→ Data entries
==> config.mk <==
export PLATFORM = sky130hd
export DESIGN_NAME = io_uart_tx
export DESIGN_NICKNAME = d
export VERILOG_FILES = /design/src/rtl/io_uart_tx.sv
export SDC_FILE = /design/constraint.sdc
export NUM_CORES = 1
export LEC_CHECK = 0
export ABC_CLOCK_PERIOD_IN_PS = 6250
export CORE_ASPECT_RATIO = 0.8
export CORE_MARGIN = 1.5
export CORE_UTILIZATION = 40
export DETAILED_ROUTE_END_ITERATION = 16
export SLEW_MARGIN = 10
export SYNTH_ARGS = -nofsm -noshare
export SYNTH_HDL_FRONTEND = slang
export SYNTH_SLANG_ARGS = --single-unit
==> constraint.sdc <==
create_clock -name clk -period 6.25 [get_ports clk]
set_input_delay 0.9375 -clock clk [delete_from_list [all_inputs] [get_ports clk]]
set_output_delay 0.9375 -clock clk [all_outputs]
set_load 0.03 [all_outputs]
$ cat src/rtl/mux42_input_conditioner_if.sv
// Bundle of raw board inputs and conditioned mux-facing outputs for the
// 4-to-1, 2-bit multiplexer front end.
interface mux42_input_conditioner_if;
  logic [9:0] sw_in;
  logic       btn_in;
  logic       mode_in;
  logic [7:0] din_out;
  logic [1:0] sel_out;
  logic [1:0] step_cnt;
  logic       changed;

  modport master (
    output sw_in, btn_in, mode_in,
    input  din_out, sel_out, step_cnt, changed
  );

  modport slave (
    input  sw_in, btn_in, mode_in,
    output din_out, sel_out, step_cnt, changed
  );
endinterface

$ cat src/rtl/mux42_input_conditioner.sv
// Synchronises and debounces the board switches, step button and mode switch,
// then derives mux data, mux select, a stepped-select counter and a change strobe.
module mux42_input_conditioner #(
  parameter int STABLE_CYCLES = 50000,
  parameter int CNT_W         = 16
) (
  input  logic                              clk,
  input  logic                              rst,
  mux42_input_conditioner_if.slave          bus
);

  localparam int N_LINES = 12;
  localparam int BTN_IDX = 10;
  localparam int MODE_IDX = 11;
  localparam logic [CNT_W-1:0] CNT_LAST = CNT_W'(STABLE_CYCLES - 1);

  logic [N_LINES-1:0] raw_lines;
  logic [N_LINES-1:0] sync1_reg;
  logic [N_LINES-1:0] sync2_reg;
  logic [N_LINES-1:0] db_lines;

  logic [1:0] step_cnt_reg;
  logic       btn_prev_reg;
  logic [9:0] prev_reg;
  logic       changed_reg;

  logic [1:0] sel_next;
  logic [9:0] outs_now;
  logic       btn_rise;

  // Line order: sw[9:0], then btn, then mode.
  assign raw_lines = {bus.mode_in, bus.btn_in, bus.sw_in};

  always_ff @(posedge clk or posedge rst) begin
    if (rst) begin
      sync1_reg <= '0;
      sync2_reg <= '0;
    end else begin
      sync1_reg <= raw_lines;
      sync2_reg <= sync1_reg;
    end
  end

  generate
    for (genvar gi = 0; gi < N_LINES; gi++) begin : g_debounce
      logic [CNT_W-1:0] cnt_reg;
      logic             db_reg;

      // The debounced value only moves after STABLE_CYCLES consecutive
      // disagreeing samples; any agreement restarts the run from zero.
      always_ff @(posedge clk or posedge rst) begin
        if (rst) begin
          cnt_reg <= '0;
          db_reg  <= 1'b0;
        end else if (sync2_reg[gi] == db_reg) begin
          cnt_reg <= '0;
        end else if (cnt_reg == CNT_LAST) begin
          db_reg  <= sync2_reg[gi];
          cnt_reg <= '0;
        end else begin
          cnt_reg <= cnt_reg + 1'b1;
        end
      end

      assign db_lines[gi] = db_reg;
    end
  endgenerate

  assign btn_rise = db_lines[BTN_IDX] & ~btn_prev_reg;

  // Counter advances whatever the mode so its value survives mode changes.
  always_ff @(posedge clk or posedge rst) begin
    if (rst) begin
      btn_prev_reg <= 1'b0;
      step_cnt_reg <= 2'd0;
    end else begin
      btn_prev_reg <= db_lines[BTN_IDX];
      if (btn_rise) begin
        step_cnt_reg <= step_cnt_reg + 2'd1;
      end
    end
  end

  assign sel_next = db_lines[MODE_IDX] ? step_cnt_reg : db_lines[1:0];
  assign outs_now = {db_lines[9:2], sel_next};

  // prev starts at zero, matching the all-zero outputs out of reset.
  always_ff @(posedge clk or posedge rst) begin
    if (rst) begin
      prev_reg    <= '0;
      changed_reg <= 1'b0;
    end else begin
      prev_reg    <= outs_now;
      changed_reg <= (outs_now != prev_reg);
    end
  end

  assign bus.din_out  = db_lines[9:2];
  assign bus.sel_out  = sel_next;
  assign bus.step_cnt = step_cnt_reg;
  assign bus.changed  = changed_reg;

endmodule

→ WHAT IS REQUIRED
Would you retype exactly the lines above, from the line with "parameter int CNT_W" to the line with "survives mode changes.", with both end lines kept and nothing more?

→ RESPONSE BOX
  parameter int CNT_W         = 16
) (
  input  logic                              clk,
  input  logic                              rst,
  mux42_input_conditioner_if.slave          bus
);

  localparam int N_LINES = 12;
  localparam int BTN_IDX = 10;
  localparam int MODE_IDX = 11;
  localparam logic [CNT_W-1:0] CNT_LAST = CNT_W'(STABLE_CYCLES - 1);

  logic [N_LINES-1:0] raw_lines;
  logic [N_LINES-1:0] sync1_reg;
  logic [N_LINES-1:0] sync2_reg;
  logic [N_LINES-1:0] db_lines;

  logic [1:0] step_cnt_reg;
  logic       btn_prev_reg;
  logic [9:0] prev_reg;
  logic       changed_reg;

  logic [1:0] sel_next;
  logic [9:0] outs_now;
  logic       btn_rise;

  // Line order: sw[9:0], then btn, then mode.
  assign raw_lines = {bus.mode_in, bus.btn_in, bus.sw_in};

  always_ff @(posedge clk or posedge rst) begin
    if (rst) begin
      sync1_reg <= '0;
      sync2_reg <= '0;
    end else begin
      sync1_reg <= raw_lines;
      sync2_reg <= sync1_reg;
    end
  end

  generate
    for (genvar gi = 0; gi < N_LINES; gi++) begin : g_debounce
      logic [CNT_W-1:0] cnt_reg;
      logic             db_reg;

      // The debounced value only moves after STABLE_CYCLES consecutive
      // disagreeing samples; any agreement restarts the run from zero.
      always_ff @(posedge clk or posedge rst) begin
        if (rst) begin
          cnt_reg <= '0;
          db_reg  <= 1'b0;
        end else if (sync2_reg[gi] == db_reg) begin
          cnt_reg <= '0;
        end else if (cnt_reg == CNT_LAST) begin
          db_reg  <= sync2_reg[gi];
          cnt_reg <= '0;
        end else begin
          cnt_reg <= cnt_reg + 1'b1;
        end
      end

      assign db_lines[gi] = db_reg;
    end
  endgenerate

  assign btn_rise = db_lines[BTN_IDX] & ~btn_prev_reg;

  // Counter advances whatever the mode so its value survives mode changes.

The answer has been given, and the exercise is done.